Thread: AB = BA when B = nI

1. AB = BA when B = nI

Hi everyone, I've been stuck on this question:

A =
a b
c d

B =
x y
z w

Show that AB = BA for any A only if B is a multiple of the identity matrix.

---

AB =
(ax+bz) (ay+bw)
(cx+dz) (cy+dw)

BA =
(xa+yc) (xb+yd)
(za+wc) (zb+wd)

equating elements gives
ax + bz = xa + yc
ay + bw = xb + yd
cx + dz = za + wc
cy + dw = zb + wd

cancel out common terms
bz = yc
ay + bw = xb + yd
cx + dz = za + wc
cy = zb, same as first equation

and I'm stuck here.
bz = yc
ay + bw = xb + yd
cx + dz = za + wc

For these things to be equal, we would need
a = d, w = x, and bz = yc
but I don't know what to do next.

2. Re: AB = BA when B = nI

Originally Posted by registered0
Hi everyone, I've been stuck on this question:

A =
a b
c c

B =
x y
z w

Show that AB = BA for any A only if B is a multiple of the identity matrix.

---

AB =
(ax+bz) (ay+bw)
(cx+dz) (cy+dw)

BA =
(xa+yc) (xb+yd)
(za+wc) (zb+wd)

equating elements gives
ax + bz = xa + yc
ay + bw = xb + yd
cx + dz = za + wc
cy + dw = zb + wd

cancel out common terms
bz = yc
ay + bw = xb + yd
cx + dz = za + wc
cy = zb, same as first equation

and I'm stuck here.
bz = yc
ay + bw = xb + yd
cx + dz = za + wc

For these things to be equal, we would need
a = d, w = x, and bz = yc
but I don't know what to do next.
Should your \displaystyle \displaystyle \begin{align*} A \end{align*} actually be \displaystyle \displaystyle \begin{align*} \left[\begin{matrix} a & b \\ c & d \end{matrix}\right] \end{align*}?

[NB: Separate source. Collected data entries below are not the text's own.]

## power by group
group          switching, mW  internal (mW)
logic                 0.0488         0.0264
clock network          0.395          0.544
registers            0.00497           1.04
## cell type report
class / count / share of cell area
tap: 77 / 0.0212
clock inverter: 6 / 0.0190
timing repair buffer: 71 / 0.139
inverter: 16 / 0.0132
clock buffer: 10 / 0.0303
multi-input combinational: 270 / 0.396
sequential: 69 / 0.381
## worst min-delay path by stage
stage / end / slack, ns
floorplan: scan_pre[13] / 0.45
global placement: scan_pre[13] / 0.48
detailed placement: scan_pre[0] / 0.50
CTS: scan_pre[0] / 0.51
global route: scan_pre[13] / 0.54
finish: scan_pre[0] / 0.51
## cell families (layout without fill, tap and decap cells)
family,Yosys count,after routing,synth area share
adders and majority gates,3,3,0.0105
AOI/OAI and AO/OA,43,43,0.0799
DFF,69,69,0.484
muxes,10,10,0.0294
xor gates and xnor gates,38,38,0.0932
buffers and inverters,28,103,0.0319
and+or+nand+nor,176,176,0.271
===== config.mk =====
export PLATFORM = sky130hd
export DESIGN_NAME = bcd_accum_ctrl_flat
export DESIGN_NICKNAME = d
export VERILOG_FILES = /design/src/rtl/bcd_accum_pkg.sv /design/src/rtl/bcd_accum_ctrl_if.sv /design/src/rtl/bcd_digit_add.sv /design/src/rtl/bcd_accum_ctrl.sv /design/src/flat_wrapper.sv
export SDC_FILE = /design/constraint.sdc
export NUM_CORES = 1
export LEC_CHECK = 0
export CORE_MARGIN = 4
export CORE_UTILIZATION = 55
export CTS_CLUSTER_DIAMETER = 120
export DETAILED_ROUTE_END_ITERATION = 16
export PLACE_DENSITY_LB_ADDON = 0.12
export SLEW_MARGIN = 15
export SYNTH_ARGS = -nofsm -noshare
export SYNTH_HDL_FRONTEND = slang
export SYNTH_SLANG_ARGS = --single-unit

===== constraint.sdc =====
create_clock -name hz100 -period 3.2 [get_ports hz100]
set_clock_uncertainty 0.2 [all_clocks]
set_input_delay 0.32 -clock hz100 [delete_from_list [all_inputs] [get_ports hz100]]
set_output_delay 0.32 -clock hz100 [all_outputs]
set_load 0.01 [all_outputs]

===== src/rtl/bcd_accum_pkg.sv =====
// Shared types and constants for the digit-serial BCD accumulator controller.
package bcd_accum_pkg;

  localparam int DIGIT_W = 4;
  localparam logic [DIGIT_W-1:0] BCD_MAX = 4'd9;

  typedef enum logic [1:0] {
    IDLE = 2'd0,
    RUN  = 2'd1,
    DONE = 2'd2
  } state_e;

endpackage


===== src/rtl/bcd_accum_ctrl_if.sv =====
// Strobe inputs and display/status outputs of the BCD accumulator controller.
interface bcd_accum_ctrl_if #(
  parameter int DIGITS = 4
);
  import bcd_accum_pkg::*;

  logic                        digit_stb;
  logic [DIGIT_W-1:0]          digit;
  logic                        add_stb;
  logic                        sub_stb;
  logic                        clr_stb;
  logic [DIGIT_W*DIGITS-1:0]   disp;
  logic                        busy;
  logic                        done;
  logic                        carry;
  logic                        show_acc;

  modport master (
    output digit_stb, digit, add_stb, sub_stb, clr_stb,
    input  disp, busy, done, carry, show_acc
  );

  modport slave (
    input  digit_stb, digit, add_stb, sub_stb, clr_stb,
    output disp, busy, done, carry, show_acc
  );

endinterface


===== src/rtl/bcd_digit_add.sv =====
// Combinational one-digit BCD adder: binary sum with +6 correction above 9.
module bcd_digit_add
  import bcd_accum_pkg::*;
(
  input  logic [DIGIT_W-1:0] a_i,
  input  logic [DIGIT_W-1:0] b_i,
  input  logic               ci_i,
  output logic [DIGIT_W-1:0] s_o,
  output logic               co_o
);

  logic [DIGIT_W:0] binSum;

  always_comb begin
    binSum = {1'b0, a_i} + {1'b0, b_i} + {{DIGIT_W{1'b0}}, ci_i};
    if (binSum > {1'b0, BCD_MAX}) begin
      s_o  = binSum[DIGIT_W-1:0] + DIGIT_W'(6);
      co_o = 1'b1;
    end else begin
      s_o  = binSum[DIGIT_W-1:0];
      co_o = 1'b0;
    end
  end

endmodule


===== src/rtl/bcd_accum_ctrl.sv =====
// Digit-serial BCD accumulator controller: acc = acc + entry over DIGITS cycles.
// Subtraction (acc - entry, nines-complement) is built only with BCD_ACCUM_SUB_EN.
module bcd_accum_ctrl
  import bcd_accum_pkg::*;
#(
  parameter int DIGITS = 4
)(
  input  logic                hz100,
  input  logic                reset,
  bcd_accum_ctrl_if.slave     bus
);

  localparam int W     = DIGIT_W * DIGITS;
  localparam int IDX_W = $clog2(DIGITS);

  localparam logic [1:0] S_IDLE = IDLE;
  localparam logic [1:0] S_RUN  = RUN;
  localparam logic [1:0] S_DONE = DONE;

  localparam logic [IDX_W-1:0] LAST_IDX = IDX_W'(DIGITS - 1);

  logic [1:0]         state_q, state_d;
  logic [W-1:0]       entry_q, entry_d;
  logic [W-1:0]       acc_q, acc_d;
  logic               carry_q, carry_d;
  logic               cin_q, cin_d;
  logic [IDX_W-1:0]   digitIdx_q, digitIdx_d;
  logic               showAcc_q, showAcc_d;

  logic               startOp;
  logic               startSub;
  logic               subOp;
  logic [DIGIT_W-1:0] addB;
  logic [DIGIT_W-1:0] sumDigit;
  logic               sumCarry;

`ifdef BCD_ACCUM_SUB_EN
  logic subOp_q, subOp_d;

  assign startSub = bus.sub_stb && !bus.add_stb;
  assign startOp  = bus.add_stb || bus.sub_stb;
  assign subOp    = subOp_q;
  assign addB     = subOp_q ? (BCD_MAX - entry_q[DIGIT_W-1:0]) : entry_q[DIGIT_W-1:0];

  always_comb begin
    subOp_d = subOp_q;
    if (bus.clr_stb)
      subOp_d = 1'b0;
    else if (state_q == S_IDLE && startOp)
      subOp_d = startSub;
  end

  always_ff @(posedge hz100 or posedge reset) begin
    if (reset) subOp_q <= 1'b0;
    else       subOp_q <= subOp_d;
  end
`else
  logic unused_sub;

  assign unused_sub = bus.sub_stb;
  assign startSub   = 1'b0;
  assign startOp    = bus.add_stb;
  assign subOp      = 1'b0;
  assign addB       = entry_q[DIGIT_W-1:0];
`endif

  bcd_digit_add u_add (
    .a_i  (acc_q[DIGIT_W-1:0]),
    .b_i  (addB),
    .ci_i (cin_q),
    .s_o  (sumDigit),
    .co_o (sumCarry)
  );

  // Clear overrides everything; in RUN both registers rotate so the LSD always feeds the adder.
  always_comb begin
    state_d    = state_q;
    entry_d    = entry_q;
    acc_d      = acc_q;
    carry_d    = carry_q;
    cin_d      = cin_q;
    digitIdx_d = digitIdx_q;
    showAcc_d  = showAcc_q;

    if (bus.clr_stb) begin
      state_d    = S_IDLE;
      entry_d    = '0;
      acc_d      = '0;
      carry_d    = 1'b0;
      cin_d      = 1'b0;
      digitIdx_d = '0;
      showAcc_d  = 1'b0;
    end else begin
      case (state_q)
        S_IDLE: begin
          if (startOp) begin
            carry_d    = 1'b0;
            cin_d      = startSub;
            digitIdx_d = '0;
            state_d    = S_RUN;
          end else if (bus.digit_stb && bus.digit <= BCD_MAX) begin
            entry_d   = {entry_q[W-DIGIT_W-1:0], bus.digit};
            showAcc_d = 1'b0;
          end
        end
        S_RUN: begin
          acc_d      = {sumDigit, acc_q[W-1:DIGIT_W]};
          entry_d    = {entry_q[DIGIT_W-1:0], entry_q[W-1:DIGIT_W]};
          cin_d      = sumCarry;
          digitIdx_d = digitIdx_q + IDX_W'(1);
          if (digitIdx_q == LAST_IDX)
            state_d = S_DONE;
        end
        S_DONE: begin
          carry_d   = subOp ? ~cin_q : cin_q;
          entry_d   = '0;
          showAcc_d = 1'b1;
          state_d   = S_IDLE;
        end
        default: state_d = S_IDLE;
      endcase
    end
  end

  always_ff @(posedge hz100 or posedge reset) begin
    if (reset) begin
      state_q    <= S_IDLE;
      entry_q    <= '0;
      acc_q      <= '0;
      carry_q    <= 1'b0;
      cin_q      <= 1'b0;
      digitIdx_q <= '0;
      showAcc_q  <= 1'b0;
    end else begin
      state_q    <= state_d;
      entry_q    <= entry_d;
      acc_q      <= acc_d;
      carry_q    <= carry_d;
      cin_q      <= cin_d;
      digitIdx_q <= digitIdx_d;
      showAcc_q  <= showAcc_d;
    end
  end

  assign bus.disp     = showAcc_q ? acc_q : entry_q;
  assign bus.busy     = (state_q == S_RUN);
  assign bus.done     = (state_q == S_DONE);
  assign bus.carry    = carry_q;
  assign bus.show_acc = showAcc_q;

endmodule

===== src/flat_wrapper.sv =====
// flat-port wrapper written by rule: the top's interface ports become plain ports
module bcd_accum_ctrl_flat import bcd_accum_pkg::*;
#(
  parameter int DIGITS = 4
)
  (hz100, reset, bus_digit_stb, bus_digit, bus_add_stb, bus_sub_stb, bus_clr_stb, bus_disp, bus_busy, bus_done, bus_carry, bus_show_acc);
  bcd_accum_ctrl_if #(.DIGITS(DIGITS)) bus_i ();
  input  logic hz100;
  input  logic reset;
  input wire logic [$bits(bus_i.digit_stb)-1:0] bus_digit_stb;
  input wire logic [$bits(bus_i.digit)-1:0] bus_digit;
  input wire logic [$bits(bus_i.add_stb)-1:0] bus_add_stb;
  input wire logic [$bits(bus_i.sub_stb)-1:0] bus_sub_stb;
  input wire logic [$bits(bus_i.clr_stb)-1:0] bus_clr_stb;
  output wire logic [$bits(bus_i.disp)-1:0] bus_disp;
  output wire logic [$bits(bus_i.busy)-1:0] bus_busy;
  output wire logic [$bits(bus_i.done)-1:0] bus_done;
  output wire logic [$bits(bus_i.carry)-1:0] bus_carry;
  output wire logic [$bits(bus_i.show_acc)-1:0] bus_show_acc;
  assign bus_i.digit_stb = bus_digit_stb;
  assign bus_i.digit = bus_digit;
  assign bus_i.add_stb = bus_add_stb;
  assign bus_i.sub_stb = bus_sub_stb;
  assign bus_i.clr_stb = bus_clr_stb;
  assign bus_disp = bus_i.disp;
  assign bus_busy = bus_i.busy;
  assign bus_done = bus_i.done;
  assign bus_carry = bus_i.carry;
  assign bus_show_acc = bus_i.show_acc;
  bcd_accum_ctrl #(.DIGITS(DIGITS)) u_core (.hz100(hz100), .reset(reset), .bus(bus_i));
endmodule

# Word-level counts from Yosys, hierarchy flattened
# Index checks and enable logic that the tools add are counted.
word_totals:
  ff_bits: 39
  latchBits: 0
  ramBits: 0
  mem_bits_ro: 0
  out_inout_bits: 20
  elab_cells: 56
  n_memories: 0
classes:
  n_addsub: 4
  multipliers: 0
  n_div: 0
  n_lt_le_gt_ge: 2
  eq_ne: 7
  n_shift: 0
  n_mux: 25
  n_bitwise: 0
  reduce_logical: 11
op_table:
  columns: ["op", "count"]
  rows:
  - ["$mux W16", 6]
  - ["$pmux W16 S3", 1]
  - ["$mux W2", 5]
  - ["$pmux W2 S2", 2]
  - ["$mux W1", 7]
  - ["$ne A3 B2 Y1 const B", 2]
  - ["$ne A3 B3 Y1 const B", 2]
  - ["$pmux W1 S2", 3]
  - ["$reduce_and A2 Y1", 3]
  - ["$reduce_and A3 Y1", 2]
  - ["$reduce_bool A3 Y1", 2]
  - ["$add A4 B4 Y5", 1]
  - ["$add A5 B1 Y5", 1]
  - ["$gt A5 B4 Y1 const B", 1]
  - ["$add A4 B3 Y4 const B", 1]
  - ["$eq A2 B2 Y1 const B", 2]
  - ["$le A4 B4 Y1 const B", 1]
  - ["$mux W4", 1]
  - ["$reduce_bool A4 Y1", 1]
  - ["$add A2 B1 Y2 const B", 1]
  - ["$eq A2 B1 Y1 const B", 1]
  - ["$logic_not A2 Y1", 1]
  - ["$reduce_bool A2 Y1", 1]
  - ["$logic_and A1 B1 Y1", 1]

# Depth between registers and ports, before layout
# Gate-level depths: netlist of the first run.
logic_depth:
  word_depth: 6
  mapped_depth: 9

# Cells and area by module
# A second synthesis of the first run with hierarchy kept.
hier_totals:
  hier_cells: 246
  hier_area_um2: 2541.2
modules_own_cells:
  columns: ["mod", "n_inst", "cells_per_inst", "area_each_um2"]
  rows:
  - ["bcd_accum_ctrl", 1, 224, 2329.7]
  - ["bcd_digit_add", 1, 22, 211.5]

# Worst setup path before layout of the first run
# Ideal clock, no wire load.
synth_path:
  path_kind: "reg2reg"
  start: "register u_core.cin_q"
  end: "register u_core.acc_q[13]"
  t_arrival_ns: 2.480
  t_required_ns: 2.878
  setup_slack_ns: 0.399
  stages_incl_launch_ff: 10
  path_cell_list: "dfrtp_1 > fa_1 > fa_1 > xnor2_1 > ha_1 > nor2b_1 > a31o_1 > nor3_2 > or3_1 > a32o_1"
synth_between:
  elab_chain_cells: 5
synth_lines:
  columns: ["element", "line_no", "source"]
  rows:
  - ["start, declared", "bcd_accum_ctrl.sv:26", "logic cin_q, cin_d;"]
  - ["start signal, assigned", "bcd_accum_ctrl.sv:139", "cin_q <= cin_d;"]
  - ["$add A5 B1 Y5 *", "bcd_digit_add.sv:15", "binSum = {1'b0, a_i} + {1'b0, b_i} + {{DIGIT_W{1'b0}}, ci_i};"]
  - ["$add A4 B3 Y4 / $gt A5 B4 Y1 (equally long branches)", "bcd_digit_add.sv:17, bcd_digit_add.sv:16", null]
  - ["$mux W4 *", "bcd_digit_add.sv:16", "if (binSum > {1'b0, BCD_MAX}) begin"]
  - ["$mux W16 *", "bcd_accum_ctrl.sv:94", "case (state_q)"]
  - ["$mux W16 *", "bcd_accum_ctrl.sv:85", "if (bus.clr_stb) begin"]
  - ["end signal, assigned", "bcd_accum_ctrl.sv:129", "acc_q <= '0;"]
  - ["end signal, assigned", "bcd_accum_ctrl.sv:137", "acc_q <= acc_d;"]
  - ["end, declared", "bcd_accum_ctrl.sv:24", "logic [W-1:0] acc_q, acc_d;"]
# Every way passes the cells marked *; elsewhere a longest branch is shown, timed or not. The select of a mux whose other input is x is not followed.
# A chain may end at the register's enable or synchronous reset.

# Worst setup path after layout of the first run
# Same ends and word-level chain as after synthesis.

==> metrics.md, run 1 <==
| Metric | Value |
|---|---|
| RSZ-0062 raised after global routing | `false` |
| Mean instance size in the synthesized netlist | `9.28 um^2` |
| Buffers added on ports | `28` |
| Largest cells by area after synthesis | `sky130_fd_sc_hd__dfrtp_1, sky130_fd_sc_hd__a21oi_1, sky130_fd_sc_hd__mux2_2` |
| Result of the run | `finished clean` |
| Area overhead of the layout relative to synthesis | `18.4%` |
| Number of buffers on the longest clock path | `2` |
| Vias | `1,803` |
| Cell with the largest stage delay on the worst path | `sky130_fd_sc_hd__fa_1` |
| Cell at the root of the clock tree | `sky130_fd_sc_hd__clkbuf_8` |
| Register-to-Register Path Depth | `9` |
| Row cnt | `23` |
| Net count reported at finish | `slightly below 300` |
| Sequential cell area fraction in the yosys report | `0.429` |
| Count of max-cap constraint violations | `0` |
| Post-CTS Setup Repair Bufs | `0` |
| Share of flip-flops with an asynchronous set or reset | `1.00` |
| Hold_ws | `0.248 ns` |
| Post-synthesis xor/xnor area fraction | `0.00385` |
| Max-slew violations | `0` |
| Most used flip-flop cell after synthesis | `sky130_fd_sc_hd__dfrtp_1` |
| Number of top-level pins | `30` |
| Element type at the critical path end | `register` |
| EDFF count, synth | `0` |
| Synth cell count leaders | `sky130_fd_sc_hd__nor2_1, sky130_fd_sc_hd__dfrtp_1, sky130_fd_sc_hd__a21oi_1` |
| Wire per inst | `between 15 and 20 um` |
| Number of global-route vias before repair | `between 1.5k and 2k` |
| Initial core utilization | `0.569` |
| Fraction of the mapped netlist area in compound gates | `0.137` |
| Clock latency of the later-clocked register in the worst-skew pair | `0.29 ns` |
| Final hold violation count | `0` |
| Mapped Cells | `around 250` |
| Initial drt markers | `87` |
| Mapped Nets | `about 270` |
| Largest family of logic cells by synthesized area | `simple AND/OR/NAND/NOR gates` |
| CP Launch Type | `register` |
| Total wire length | `approximately 5000 um` |
| Switching Power | `0.307 mW` |
| Worst-path cell chain | `fa_1 -> fa_1 -> xnor2_1 -> ha_1 -> nor2b_1 -> a31o_1 -> nor3_2 -> or3_1 -> a32o_1` |
| Share of total power consumed by net switching | `0.287` |
| Worst relative slew slack | `0.500` |
| Simple-gate portion of the synthesized area | `0.187` |
| Netlist Area Pre-Place | `between 2000 and 2500 um^2` |
| Antenna violations before repair | `0` |
| Flip-flop and latch count after synthesis | `39` |
| Pint | `0.763 mW` |
| Weighted congestion reported at the end of routability-driven placement | `0.849` |
| Synth cell types | `35` |
| Final critical delay including setup and external delays | `approximately 3 ns` |
| Mux cell area share after synthesis | `0.141` |
| Total routing usage reported by global routing | `0.208` |
| Dpl cells | `approximately 310` |
| Most area-hungry cell type in the Yosys netlist | `sky130_fd_sc_hd__dfrtp_1` |
| Post-DR vias/cell | `approximately 5.6` |
| Share of total power in the clock network | `0.312` |
| Type of the most critical hold path | `input pin to asynchronous set/reset pin` |
| Setup TNS Final | `0 ns` |
| Dpl hpwl | `3480 um` |
| Number of H-tree levels | `2` |
| Number of inserted diodes | `0` |
| Fraction of the cycle the final worst path needs | `0.938` |
| Maximum frequency from static timing analysis | `between 0.3 and 0.4 GHz` |
| Finished Core Util | `0.673` |
| Setup slack of the most critical reg-to-reg path | `just under 0.2 ns` |
| Final antenna-violating net count | `0` |
| Areal power density over the cells | `397 nW/um^2` |
| Share of post-route cells with drive strength above 1 | `0.114` |
| Worst endpoint required time | `about 3.2 ns` |
| Largest fanout on the critical path | `4` |
| DRC Markers | `0` |
| Std-Cell Core Area | `between 4000 and 5000 um^2` |
| Delay of the slowest cell on the worst path | `approximately 0.47 ns` |
| Largest net degree at the start of global routing | `40` |
| Number of cells upsized or downsized after cts | `0` |
| Number of CTS-inserted buffers | `5` |
| Die Span Y | `about 72 um` |
| Adder-Cell Fraction of Synth Area | `0.0671` |
| Clock slew seen by the registers of the worst setup and hold paths | `~0.070 ns` |
| Max IR drop VDD | `about 0.29 mV` |
| Post-cts hold buffer count | `0` |
| Reported leakage power | `between 1 and 1.5 nW` |
| Final std cells w/o fill | `approximately 320` |
| Data arrival, critical path | `about 3 ns` |
| Worst setup path category | `register to register` |
| Yosys warning total | `0` |
| Crit-path most repeated cell | `sky130_fd_sc_hd__fa_1` |
| Worst reg2reg path startpoint | `u_core.cin_q` |
| Global-route wire length before repair | `8420 um` |
| CTS sink count | `39` |
| Die area | `approximately 5200 um^2` |
| Pre-Repair DR Iteration Count | `4` |
| TritonCTS clock tree | `built` |
| Width of the die | `between 70 and 80 um` |
| Most instantiated library cell after synthesis | `sky130_fd_sc_hd__nor2_1` |
| Sequential power share | `0.487` |
| Combinational Power Share | `0.201` |
| Slew @ Worst Pin | `0.750 ns` |
| Total of endpoints with negative setup slack in the final report | `0` |
| Area fraction of the dominant cell type after synthesis | `0.429` |
| R2R Path End | `u_core.acc_q[13]` |
| GR Overflow Total | `0` |
[through the flow]
| stage | area, um^2 | setup slack, ns | power [mW] |
|---|---|---|---|
| final | 2690 | 0.199 | 1.07 |
| after global routing | 2690 | 0.0406 | 1.13 |
| after CTS | 2690 | 0.206 | 1.08 |
| after detailed placement | 2610 | 0.232 | 0.745 |
| after global placement | 2610 | 0.267 | 0.743 |
| after floorplan | 2270 | 0.399 | 0.680 |
[cells by family after synthesis]
family,after synthesis
xor gates and xnor gates,1
muxes,30
adders and majority gates,11
AOI/OAI and AO/OA,54
and+or+nand+nor,90
DFF,39
buffers and inverters,20
[layer usage]
layer	part of all wire	up-vias	wire length, um	GRT usage
met1	0.45	869	2240	0.275
met5	0	-	0	0
met3	0.043	7	216	0.0429
met2	0.50	35	2480	0.349
met4	0.011	0	55	0.0564
li1	-	892	-	-
[worst max path at each step]
stage / slack (ns) / to / depth (start not counted) / start
finish: 0.20 / u_core.acc_q[13] / 9 / u_core.cin_q
global route: 0.04 / u_core.acc_q[13] / 9 / u_core.cin_q
CTS: 0.21 / u_core.acc_q[13] / 9 / u_core.cin_q
detailed placement: 0.23 / u_core.acc_q[13] / 9 / u_core.cin_q
global placement: 0.27 / u_core.acc_q[13] / 9 / u_core.cin_q
floorplan: 0.40 / u_core.acc_q[13] / 9 / u_core.cin_q
[worst max-delay path: cells and delay by family, from the launching register on]
kind / cells / cell delay [ns]
simple gates: 3 / 0.51
compound gates: 2 / 0.38
fa+ha+maj: 3 / 1.12
flops: 1 / 0.43
xor+xnor: 1 / 0.24
[power groups by stage]
stage          Clock [mW]  Combinational [mW]  Sequential, mW
2_1_floorplan           0               0.156           0.525
3_3_place_gp            0               0.214           0.530
5_1_grt             0.365               0.239           0.523
3_5_place_dp            0               0.215           0.530
4_1_cts             0.344               0.216           0.521
6_report            0.334               0.215           0.521
[cell usage in the layout (no fill, tap or decap), drive strengths merged, types with 2 or more instances in the layout]
cell type	n
a211oi	2
a21oi	37
and2	2
buf	5
clkbuf	6
clkdlybuf4s50	28
dfrtp	39
fa	2
ha	9
inv	6
mux2	16
mux2i	14
nand2	7
nand2b	6
nand3	7
nor2	47
nor2b	14
nor3	3
o21ai	5
[state kept, by name (all words and copies together), names as in the netlist]
| register | cells |
|---|---|
| u_core.acc_q | 16 |
| u_core.entry_q | 16 |
| u_core.digitIdx_q | 2 |
| u_core.state_q | 2 |
| u_core.bus.carry | 1 |
| u_core.bus.show_acc | 1 |
| u_core.cin_q | 1 |
[layout make-up]
| type | count | area (um^2) |
|---|---|---|
| multi-input combinational | 186 | 1230 |
| fill | 349 | 1310 |
| tap | 50 | 62.6 |
| clock inverter | 1 | 5.00 |
| sequential | 39 | 976 |
| timing repair buffer | 33 | 318 |
| clock buffer | 6 | 82.6 |
| inverter | 6 | 22.5 |
Power figures use the tool's default switching activity.
==> run 2: changes to the inputs <==
- CELL_PAD_IN_SITES_DETAIL_PLACEMENT: not set -> 0
- CELL_PAD_IN_SITES_GLOBAL_PLACEMENT: not set -> 2
- CORE_UTILIZATION: 55 -> 34
- PLACE_DENSITY: not set -> 0.85
- PLACE_DENSITY_LB_ADDON: 0.12 -> not set
==> run 2 against run 1 <==
Compared with the run above: largest cell class unchanged; sequential share of layout area fell by 0.66 points; global-route usage shrank 6.7 points; combinational power rose by 2%; core utilization decreased by 25 points; non-clock buffer count is the same; sequential power about the same; highest routed layer unchanged; critical path depth unchanged.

3. Re: AB = BA when B = nI

Yes, thankyou for pointing that out.

4. Re: AB = BA when B = nI

since your equations have to hold for every choice of a,b,c,d, you can use particular choices of a,b,c and d to narrow down the possibilities.

so, for example, we are free to choose a = 1, b = 0, c = 1, d = 1. this leads to:

0 = y
y = y
x + z = z + w → x = w.

this tells us B has to be of the form:

[x 0]
[z x], or else it won't commute with the particular matrix A =

[1 0]
[1 1].

similarly, we can also pick a = 1, b = 1, c = 0, d = 1, leading to:

z = 0
y + w = x + y → x = w
z = z

so that B must also be of the form:

[x y]
[0 x].

so if B is to commute with all matrices A, it must commute with these 2 matrices in particular, meaning B has to be of the form:

[x 0]
[0 x] = xI.

the only thing left to prove now is that if indeed B = xI, then AB = BA, regardless of A.